Synthesis of Small Molecules as Potential DNA Methylation Modulators

Epigenetic modifications play an essential role in the establishment and regulation of cellular differentiation and gene expression. In eukaryotes, DNA methylation is the most stable epigenetic mark. DNA methylation occurs at C5 position of the cytosine ring in CpG island often located in gene regulatory regions (i.e. promoters) through the action of three active DNA methyltransferases (DNMTs): DNMT1, DNMT3A and DNMT3B. These enzymes catalyze the transfer of a methyl group from S-adenosyl-L-methionine (SAM) to the C5-cytosine. A number of DNMT inhibitors have been developed to date. They can be classified into two general categories: nucleoside and non-nucleoside DNMT inhibitors. Nucleoside inhibitors after incorporation in the DNA structure cause covalent trapping and subsequent depletion of DNA methyltransferases. Moreover these molecules are characterized by cellular and clinical toxicity, which led to the search of new and more specific drugs. Non-nucleoside DNMTs inhibitors, are represented by a heterogeneous class of compounds which can directly inhibit the enzyme.
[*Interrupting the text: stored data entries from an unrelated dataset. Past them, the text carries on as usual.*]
$ cat src/rtl/ftt_pkg.sv
// ----------------------------------------------------------------------------
// ftt_pkg
// Shared types and constants of the finish termination tracker.
// ----------------------------------------------------------------------------
package ftt_pkg;

	localparam int PLACE_W     = 4;
	localparam int FIELD_CNT_W = 16;
	localparam int CFG_IDX_W   = 2;
	localparam int CFG_DATA_W  = 4;
	localparam int IN_TDATA_W  = 24;
	localparam int OUT_TDATA_W = 24;

	typedef enum logic [1:0] {
		ACT_LOCAL_SPAWN  = 2'd0,
		ACT_LOCAL_DONE   = 2'd1,
		ACT_REMOTE_SPAWN = 2'd2,
		ACT_REMOTE_ACK   = 2'd3
	} action_t;

	typedef enum logic [1:0] {
		ERR_NONE      = 2'd0,
		ERR_UNDERFLOW = 2'd1,
		ERR_ACK_OVER  = 2'd2,
		ERR_RETIRED   = 2'd3
	} err_t;

	localparam logic [CFG_IDX_W-1:0] REG_HERE   = 2'd0;
	localparam logic [CFG_IDX_W-1:0] REG_ROOT   = 2'd1;
	localparam logic [CFG_IDX_W-1:0] REG_PARENT = 2'd2;

endpackage

$ cat src/rtl/ftt_count_mem.sv
// ----------------------------------------------------------------------------
// ftt_count_mem
// Per-place incoming count memory with seen bits. One registered read and
// one write per cycle; a never-seen entry reads as zero, and a write to the
// entry read in the same cycle is forwarded.
// ----------------------------------------------------------------------------
module ftt_count_mem #(
	parameter int DEPTH  = 16,
	parameter int DATA_W = 16
) (
	input  logic                     clk,
	input  logic                     arst_n,
	input  logic                     re,
	input  logic [$clog2(DEPTH)-1:0] ra,
	input  logic                     we,
	input  logic [$clog2(DEPTH)-1:0] wa,
	input  logic [DATA_W-1:0]        wd,
	input  logic                     mark,
	output logic                     rd_seen,
	output logic [DATA_W-1:0]        rd_data
);

	localparam int AW = $clog2(DEPTH);

	logic [DATA_W-1:0] mem [DEPTH];
	logic [DATA_W-1:0] rd_q;
	logic [DATA_W-1:0] fwd_data_q;
	logic [AW-1:0]     ra_q;
	logic              fwd_q;
	logic [DEPTH-1:0]  seen_q;

	always_ff @(posedge clk) begin
		if (we) begin
			mem[wa] <= wd;
		end
		if (re) begin
			rd_q       <= mem[ra];
			ra_q       <= ra;
			fwd_data_q <= wd;
		end
	end

	always_ff @(posedge clk or negedge arst_n) begin
		if (!arst_n) begin
			seen_q <= '0;
			fwd_q  <= 1'b0;
		end else begin
			if (we && mark) begin
				seen_q[wa] <= 1'b1;
			end
			if (re) begin
				fwd_q <= we && (wa == ra);
			end
		end
	end

	assign rd_seen = seen_q[ra_q];
	assign rd_data = fwd_q ? fwd_data_q : (rd_seen ? rd_q : '0);

endmodule

$ cat src/rtl/finish_termination_tracker_unit.sv
// ----------------------------------------------------------------------------
// finish_termination_tracker_unit
// Termination tracking of one distributed finish scope at one node.
// ----------------------------------------------------------------------------
// Spawn, destroy and ack events are taken one per cycle while the output
// register has room: the count memory is read when an item is accepted and
// updated when the item is processed, with a write-to-read forward between
// back-to-back items. A destroy that brings the local count to zero starts a
// walk over the count memory, one place per cycle unless output backpressure
// stalls it, and input is held until the walk and any parent ack are done.
// Results leave through a single output register.
module finish_termination_tracker_unit #(
	parameter int NUM_PLACES  = 16,
	parameter int COUNT_WIDTH = 16
) (
	input  logic                             clk,
	input  logic                             arst_n,
	input  logic                             s_axis_tvalid,
	output logic                             s_axis_tready,
	input  logic [ftt_pkg::IN_TDATA_W-1:0]   s_axis_tdata,  // place[3:0], count[19:4], zero
	input  logic [1:0]                       s_axis_tuser,  // action
	output logic                             m_axis_tvalid,
	input  logic                             m_axis_tready,
	output logic [ftt_pkg::OUT_TDATA_W-1:0]  m_axis_tdata,  // ack_place[3:0], ack_count[19:4],
	                                                         // terminated[20], retired[21],
	                                                         // error_code[23:22]
	output logic                             m_axis_tuser,  // ack_valid
	output logic                             m_axis_tlast,
	input  logic                             cfg_valid,
	output logic                             cfg_ready,
	input  logic [ftt_pkg::CFG_IDX_W-1:0]    cfg_index,
	input  logic [ftt_pkg::CFG_DATA_W-1:0]   cfg_data
);

	import ftt_pkg::*;

	localparam int IW   = $clog2(NUM_PLACES);
	localparam int PTRW = $clog2(NUM_PLACES + 1);
	localparam int CW   = COUNT_WIDTH;
	localparam int CMW  = (CW > FIELD_CNT_W) ? CW : FIELD_CNT_W;
	localparam int PCW  = (IW > PLACE_W) ? IW : PLACE_W;

	typedef enum logic [1:0] {
		M_RUN,
		M_WALK,
		M_WEND,
		M_PACK
	} mode_t;

	function automatic logic [IW-1:0] place_idx(input logic [PLACE_W-1:0] p);
		logic [PLACE_W:0] v;
		v = {1'b0, p};
		for (int k = 0; k < 8; k++) begin
			if (int'(v) >= NUM_PLACES) begin
				v = v - (PLACE_W + 1)'(NUM_PLACES);
			end
		end
		return IW'(v);
	endfunction

	mode_t                mode_q, mode_d;
	logic                 valid_s1, valid_s1_d;
	action_t              act_s1;
	logic [FIELD_CNT_W-1:0] cnt_s1;
	logic [IW-1:0]        idx_s1;
	logic [CW-1:0]        local_q, local_d;
	logic [CW-1:0]        out_q, out_d;
	logic                 retired_q, retired_d;
	logic [PLACE_W-1:0]   here_q, root_q, parent_q;
	logic [PTRW-1:0]      ptr_q, ptr_d;
	logic                 wv_q, wv_d;
	logic [IW-1:0]        walk_idx_s1, walk_idx_d;
	logic                 pend_valid_q, pend_valid_d;
	logic [PLACE_W-1:0]   pend_place_q, pend_place_d;
	logic [FIELD_CNT_W-1:0] pend_count_q, pend_count_d;

	logic                 m_valid_q;
	logic                 m_ackv_q, m_term_q, m_ret_q, m_last_q;
	logic [PLACE_W-1:0]   m_place_q;
	logic [FIELD_CNT_W-1:0] m_count_q;
	err_t                 m_err_q;

	logic                 push, p_ackv, p_term, p_ret, p_last;
	logic [PLACE_W-1:0]   p_place;
	logic [FIELD_CNT_W-1:0] p_count;
	err_t                 p_err;

	logic                 mem_re, mem_we, mem_mark, rd_seen;
	logic [IW-1:0]        mem_ra, mem_wa;
	logic [CW-1:0]        mem_wd, rd_data;

	logic                 can_push, is_root, need_par, walk_go, in_ready, accept;
	logic                 cand, emit, stall;
	logic [IW-1:0]        par_idx;
	action_t              in_action;
	logic [PLACE_W-1:0]   in_place;
	logic [FIELD_CNT_W-1:0] in_count;

	assign in_action = action_t'(s_axis_tuser);
	assign in_place  = s_axis_tdata[PLACE_W-1:0];
	assign in_count  = s_axis_tdata[PLACE_W +: FIELD_CNT_W];

	assign can_push = !m_valid_q || m_axis_tready;
	assign is_root  = (here_q == root_q);
	assign need_par = (out_q == '0) && !is_root;
	assign par_idx  = place_idx(parent_q);
	assign walk_go  = valid_s1 && !retired_q && (act_s1 == ACT_LOCAL_DONE) &&
	                  (local_q == CW'(1));
	assign in_ready = (mode_q == M_RUN) && (!valid_s1 || (can_push && !walk_go));
	assign accept   = s_axis_tvalid && in_ready;

	assign cand  = wv_q && rd_seen && (PCW'(walk_idx_s1) != PCW'(parent_q));
	assign emit  = cand && (PCW'(walk_idx_s1) != PCW'(here_q));
	assign stall = emit && pend_valid_q && !can_push;

	ftt_count_mem #(
		.DEPTH  (NUM_PLACES),
		.DATA_W (CW)
	) u_mem (
		.clk     (clk),
		.arst_n  (arst_n),
		.re      (mem_re),
		.ra      (mem_ra),
		.we      (mem_we),
		.wa      (mem_wa),
		.wd      (mem_wd),
		.mark    (mem_mark),
		.rd_seen (rd_seen),
		.rd_data (rd_data)
	);

	always_comb begin
		mode_d       = mode_q;
		valid_s1_d   = valid_s1;
		local_d      = local_q;
		out_d        = out_q;
		retired_d    = retired_q;
		ptr_d        = ptr_q;
		wv_d         = wv_q;
		walk_idx_d   = walk_idx_s1;
		pend_valid_d = pend_valid_q;
		pend_place_d = pend_place_q;
		pend_count_d = pend_count_q;
		push         = 1'b0;
		p_ackv       = 1'b0;
		p_place      = '0;
		p_count      = '0;
		p_term       = (out_q == '0);
		p_ret        = need_par;
		p_err        = ERR_NONE;
		p_last       = 1'b1;
		mem_re       = 1'b0;
		mem_ra       = walk_idx_s1;
		mem_we       = 1'b0;
		mem_wa       = idx_s1;
		mem_wd       = '0;
		mem_mark     = 1'b0;

		unique case (mode_q)
			M_RUN: begin
				if (valid_s1 && can_push) begin
					valid_s1_d = 1'b0;
					push       = 1'b1;
					if (retired_q) begin
						p_err = ERR_RETIRED;
					end else begin
						unique case (act_s1)
							ACT_LOCAL_SPAWN: begin
								local_d  = local_q + CW'(1);
								mem_we   = 1'b1;
								mem_wd   = rd_data + CW'(1);
								mem_mark = 1'b1;
							end
							ACT_LOCAL_DONE: begin
								if (local_q == '0) begin
									p_err = ERR_UNDERFLOW;
								end else begin
									local_d = local_q - CW'(1);
									if (walk_go) begin
										push         = 1'b0;
										mode_d       = M_WALK;
										ptr_d        = '0;
										wv_d         = 1'b0;
										pend_valid_d = 1'b0;
									end
								end
							end
							ACT_REMOTE_SPAWN: begin
								out_d = out_q + CW'(1);
							end
							ACT_REMOTE_ACK: begin
								if (CMW'(cnt_s1) > CMW'(out_q)) begin
									p_err = ERR_ACK_OVER;
								end else begin
									out_d = CW'(CMW'(out_q) - CMW'(cnt_s1));
									if (out_d == '0 && local_q == '0 && !is_root) begin
										p_ackv    = 1'b1;
										p_place   = parent_q;
										p_count   = FIELD_CNT_W'(rd_data);
										mem_we    = 1'b1;
										retired_d = 1'b1;
									end
								end
							end
						endcase
					end
					p_term = (local_d == '0) && (out_d == '0);
					p_ret  = retired_d;
				end
				if (accept) begin
					valid_s1_d = 1'b1;
					mem_re     = 1'b1;
					mem_ra     = (in_action == ACT_LOCAL_SPAWN) ? place_idx(in_place) : par_idx;
				end
			end
			M_WALK: begin
				if (!stall) begin
					if (cand) begin
						mem_we = 1'b1;
						mem_wa = walk_idx_s1;
					end
					if (emit) begin
						if (pend_valid_q) begin
							push    = 1'b1;
							p_ackv  = 1'b1;
							p_place = pend_place_q;
							p_count = pend_count_q;
							p_last  = 1'b0;
						end
						pend_valid_d = 1'b1;
						pend_place_d = PLACE_W'(walk_idx_s1);
						pend_count_d = FIELD_CNT_W'(rd_data);
					end
					if (ptr_q != PTRW'(NUM_PLACES)) begin
						mem_re     = 1'b1;
						mem_ra     = ptr_q[IW-1:0];
						walk_idx_d = ptr_q[IW-1:0];
						wv_d       = 1'b1;
						ptr_d      = ptr_q + PTRW'(1);
					end else begin
						wv_d = 1'b0;
						if (!wv_q) begin
							mode_d = M_WEND;
						end
					end
				end
			end
			M_WEND: begin
				if (pend_valid_q) begin
					if (can_push) begin
						push         = 1'b1;
						p_ackv       = 1'b1;
						p_place      = pend_place_q;
						p_count      = pend_count_q;
						p_last       = !need_par;
						pend_valid_d = 1'b0;
						if (!need_par) begin
							mode_d = M_RUN;
						end
					end
				end else if (need_par) begin
					mem_re = 1'b1;
					mem_ra = par_idx;
					mode_d = M_PACK;
				end else if (can_push) begin
					push   = 1'b1;
					mode_d = M_RUN;
				end
			end
			M_PACK: begin
				if (can_push) begin
					push      = 1'b1;
					p_ackv    = 1'b1;
					p_place   = parent_q;
					p_count   = FIELD_CNT_W'(rd_data);
					mem_we    = 1'b1;
					mem_wa    = par_idx;
					retired_d = 1'b1;
					mode_d    = M_RUN;
				end
			end
		endcase
	end

	always_ff @(posedge clk or negedge arst_n) begin
		if (!arst_n) begin
			mode_q       <= M_RUN;
			valid_s1     <= 1'b0;
			local_q      <= '0;
			out_q        <= '0;
			retired_q    <= 1'b0;
			ptr_q        <= '0;
			wv_q         <= 1'b0;
			pend_valid_q <= 1'b0;
			m_valid_q    <= 1'b0;
			here_q       <= '0;
			root_q       <= '0;
			parent_q     <= '0;
		end else begin
			mode_q       <= mode_d;
			valid_s1     <= valid_s1_d;
			local_q      <= local_d;
			out_q        <= out_d;
			retired_q    <= retired_d;
			ptr_q        <= ptr_d;
			wv_q         <= wv_d;
			pend_valid_q <= pend_valid_d;
			if (push) begin
				m_valid_q <= 1'b1;
			end else if (m_axis_tready) begin
				m_valid_q <= 1'b0;
			end
			if (cfg_valid) begin
				case (cfg_index)
					REG_HERE:   here_q   <= cfg_data;
					REG_ROOT:   root_q   <= cfg_data;
					REG_PARENT: parent_q <= cfg_data;
					default: ;
				endcase
			end
		end
	end

	always_ff @(posedge clk) begin
		if (accept) begin
			act_s1 <= in_action;
			cnt_s1 <= in_count;
			idx_s1 <= (in_action == ACT_LOCAL_SPAWN) ? place_idx(in_place) : par_idx;
		end
		walk_idx_s1  <= walk_idx_d;
		pend_place_q <= pend_place_d;
		pend_count_q <= pend_count_d;
		if (push) begin
			m_ackv_q  <= p_ackv;
			m_place_q <= p_place;
			m_count_q <= p_count;
			m_term_q  <= p_term;
			m_ret_q   <= p_ret;
			m_err_q   <= p_err;
			m_last_q  <= p_last;
		end
	end

	assign s_axis_tready = in_ready;
	assign cfg_ready     = 1'b1;
	assign m_axis_tvalid = m_valid_q;
	assign m_axis_tuser  = m_ackv_q;
	assign m_axis_tlast  = m_last_q;
	assign m_axis_tdata  = {m_err_q, m_ret_q, m_term_q, m_count_q, m_place_q};

	a_push_room: assert property (@(posedge clk) disable iff (!arst_n)
		push |-> (!m_valid_q || m_axis_tready))
		else $error("result pushed into a full output register");

	a_accept_run: assert property (@(posedge clk) disable iff (!arst_n)
		(s_axis_tvalid && s_axis_tready) |-> (mode_q == M_RUN))
		else $error("input transfer taken during a walk");

	a_retired_sticky: assert property (@(posedge clk) disable iff (!arst_n)
		retired_q |=> retired_q)
		else $error("retired flag cleared");

	a_pack_parent: assert property (@(posedge clk) disable iff (!arst_n)
		(mode_q == M_PACK) |-> need_par)
		else $error("parent ack without idle non-root state");

endmodule
$ cat config.mk
export PLATFORM = sky130hd
export DESIGN_NAME = finish_termination_tracker_unit
export DESIGN_NICKNAME = d
export VERILOG_FILES = /design/src/rtl/ftt_pkg.sv /design/src/rtl/ftt_count_mem.sv /design/src/rtl/finish_termination_tracker_unit.sv
export SDC_FILE = /design/constraint.sdc
export NUM_CORES = 1
export LEC_CHECK = 0
export ABC_AREA = 1
export BUFFER_PORTS_ARGS = -buffer_cell sky130_fd_sc_hd__buf_2
export CAP_MARGIN = 40
export CORE_ASPECT_RATIO = 0.5
export CORE_MARGIN = 2
export CORE_UTILIZATION = 55
export CTS_CLUSTER_SIZE = 28
export DETAILED_ROUTE_END_ITERATION = 8
export PLACE_DENSITY = 0.76
export SYNTH_ARGS = -nofsm -noshare
export SYNTH_HDL_FRONTEND = slang
export SYNTH_SLANG_ARGS = --single-unit
export TNS_END_PERCENT = 100
$ cat constraint.sdc
create_clock -name clk -period 11.05 [get_ports clk]
set_input_delay 2.21 -clock clk [delete_from_list [all_inputs] [get_ports clk]]
set_output_delay 2.21 -clock clk [all_outputs]
set_load 0.005 [all_outputs]
==> out/metrics.cfg <==
[synth]
syn_inst = 2389
ys_types = 56
synth_ff_type = edfxtp_1
yosysWarnings = 0
postSynthAreaPerCell_um2 = 9.31
ys_seq_area_frac = 0.574
ys_async_sr_fraction = 0.167
synth_seq_cells = 437
synth_edf_count = 364
syn_area_mm2 = 0.0222
synth_nets = 2460

[final_layout]
ff_latch_area_mm2 = 0.0128
fillers = 3242
layout-drive-gt1-share = 0.0975
multi_input_area_mm2 = 0.00817
area_growth_pct = 10.6
design_area_mm2 = 0.0246
diodes = 0
nets = 2502

[timing]
rsz0062_at_grt = no
setup_viol = 0
fin_crit_sh = 0.496
slew_headroom = 0.411
max_clock_freq_ghz = 0.182
period_needed_ns = 5.48
tightest_slew_ns = 0.884
fin_skew_ns = 0.0232
slew_violations = 0
setup_tns_ns = 0
finalHoldViolations = 0

[detailed_routing]
drtPass1Iterations = 6
wl_met3_um = 4590
drtIter0Drc = 2232
avgViaCountPerCell = 5.87
drc = 0
ant_nets = 0
topRoutingLayerUsed = met4
avgRoutedWirePerCell_um = 18.9
wl_met2_um = 27000
m1WireLength_um = 23600
drt-total-wl_um = 56700
vias = 17614

[clock_network]
cts_tree = yes
cts.sinks = 437
cts.htree.levels = 2
clk_transition_reported_paths_ns = 0.07
cts_hold_buf = 0
cts_resized = 0
clk_latency_ns = 0.58
cts_setup_buffers = 0
cts_root_buf = clkbuf_16
numCtsBuffers = 40
clock_path_buffers = 3

[place]
place_area_mm2 = 0.0233
numPortBuffers = 60
dp_hpwl_um = 37000
routabilityCongestion = 0.956

[setup_path]
critPathCaptureType = flop
cp_max_fo = 83
arrival_ns = 5.78
required_ns = 11.34
cp-start-kind = input port
path_class = in -> reg

[floorplanning]
rows = 52
die_h_um = 146
die_w_um = 288
io_pins = 66
dieArea_mm2 = 0.0422
start_util = 0.554
coreArea_mm2 = 0.0401

[grt]
grt_pass1_wl_um = 88900
antenna_found_initial = 0
grt_pass1_vias = 16372
grt_overflow = 0
grt_max_degree = 89
track_usage = 0.269

[pwr]
powerDensity_mw_per_mm2 = 218
ir_drop_mv = 0.118
leakagePower_uw = 0.0101

[run]
drv_cap = 0

[min_path]
min_path_type = reg -> reg

[outcome]
status = finished, final reports clean

## per-layer routing
| metal | track usage | up-vias |
|---|---|---|
| met5 | 0 | - |
| met4 | 0.0863 | 0 |
| met3 | 0.0361 | 132 |
| met2 | 0.436 | 768 |
| met1 | 0.377 | 8363 |
| li1 | - | 8351 |
## metrics by stage
step           setup WS [ns]  hold slack, ns  power (µW)  utilization  std cells
6_report                5.57           0.451        5350        0.613       3002
5_1_grt                 5.34           0.478        5640        0.613       3002
4_1_cts                 5.69           0.453        5330        0.613       3002
3_5_place_dp            5.14           0.437        3890        0.579       2929
3_3_place_gp            4.42           0.433        3820        0.570       2904
2_1_floorplan           5.69           0.421        3410            -       2389
## worst max-delay path, stage by stage
cell	delay, ns
buf_2	0.11
nor2_4	0.24
inv_1	0.16
nor2_1	0.33
nand4_2	0.36
nand2_1	0.17
nand3_1	0.14
nand2_4	0.39
nand2_4	0.32
buf_4	0.33
buf_16	0.24
nand2_1	0.12
nand3_1	0.09
nand3_1	0.16
nand2_1	0.11
nand2_1	0.08
nand2_1	0.12
## registers in the layout, indices dropped and copies added, names as in the netlist, 4 cells and up
signal and cells:
ptr_q 5, pend_place_q 4, walk_idx_s1 4, local_q 16
out_q 16, par_idx 4, root_q 4, u_mem.rd_q 16
u_mem.mem 256, cnt_s1 16, u_mem.fwd_data_q 16, here_q 4
m_count_q 16, m_place_q 4, u_mem.ra_q 4, pend_count_q 16
idx_s1 4, u_mem.seen_q 16
## cell families after synthesis
family	Yosys count	synth area share
AND/OR/NAND/NOR	1299	0.260
flip-flops	437	0.574
XOR/XNOR	27	0.0106
other	1	0.000169
AO/OA/AOI/OAI	275	0.0736
adder cells (fa/ha/maj)	34	0.0195
buffers and inverters	316	0.0623
## Yosys cell counts, types with 13 or more instances
master | count | area (µm²)
o21ai_0 | 117 | 586
buf_4 | 21 | 158
xnor2_1 | 13 | 114
inv_1 | 194 | 728
o22ai_1 | 18 | 113
nor2_1 | 152 | 571
ha_1 | 33 | 413
xor2_1 | 14 | 123
a22oi_1 | 22 | 165
nand4_1 | 35 | 219
edfxtp_1 | 364 | 10900
nand3_1 | 454 | 2270
a21oi_1 | 55 | 275
dfrtp_1 | 73 | 1830
buf_2 | 37 | 185
clkbuf_1 | 33 | 124
nand2_1 | 576 | 2160
nor3_1 | 26 | 130
o211ai_1 | 15 | 113
## cells in the final DEF (no fill, tap or decap), types with 9 or more instances in the layout
cell type and count:
nand2_1 574, clkbuf_1 12, dfrtp_1 73, clkbuf_16 40, a31oi_1 9, nand4_1 35
inv_1 194, a22oi_1 22, xor2_1 14, nor2_2 18, o22ai_1 18, a21oi_1 54
edfxtp_1 364, buf_8 11, xnor2_1 13, nor2_1 141, nand2_2 11, nand3_1 454
o211ai_1 15, buf_2 59, buf_4 33, o21ai_0 116, ha_1 33, nor3_1 25
inv_2 9
## layout make-up
class                           instances  share of cell area
Sequential cell                       437               0.519
Multi-Input combinational cell       1636               0.332
Clock buffer                           52              0.0425
Timing Repair Buffer                  110              0.0357
Inverter                              206              0.0314
Tap cell                              540              0.0275
Clock inverter                         21              0.0123
## final timing paths
check / from / endpoint / slack (ns) / depth (start not counted)
setup / recovery: m_axis_tready / u_mem.rd_q[10]$_DFFE_PP_ / 5.57 / 17
hold / removal: u_mem.seen_q[11]$_DFFE_PN0P_ / u_mem.seen_q[11]$_DFFE_PN0P_ / 0.45 / 2
setup reg to reg: mode_q[0]$_DFFE_PN0P_ / u_mem.mem[14][6]$_DFFE_PP_ / 6.58 / 16
hold reg to reg: u_mem.seen_q[11]$_DFFE_PN0P_ / u_mem.seen_q[11]$_DFFE_PN0P_ / 0.45 / 2
max in group asynchronous: arst_n / out_q[15]$_DFFE_PN0P_ / 8.91 / 2
min in group asynchronous: arst_n / u_mem.seen_q[15]$_DFFE_PN0P_ / 1.56 / 1
## report_power, final
part | internal [µW] | switching [µW]
registers | 1980 | 129
logic | 521 | 1270
clock network | 821 | 635
total | 3320 | 2040
(Power assumes the default switching activity.)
Different compounds have been identified from natural products and medicinal chemistry modification of established drugs or thanks to synthetic and virtual screening efforts (i.e. RG 108, SGI 1027, NSC 14778, NSC 319745 and their analogues). So far the relatively poor inhibitory activities toward DNMTs, the lack of isoform selectivity coupled with significant cytotoxicity, hampered their therapeutic development; therefore, new potent and highly selective DNMT inhibitors are urgently needed. In this work we studied the development of small molecules DNMT inhibitors obtained by modulation of NSC 137546 scaffold. The structure of NSC 137546 can be formally dissected into three molecular moieties: the substituted aromatic ring (A), the amide linker (B), and the terminal aminoacidic portion (C) (Figure 1). All the three molecular moieties were modulated in order to improve DNMT1 inhibition while maintaining selectivity vs DNMT3B and to study the unreported effect on DNMT3A activity.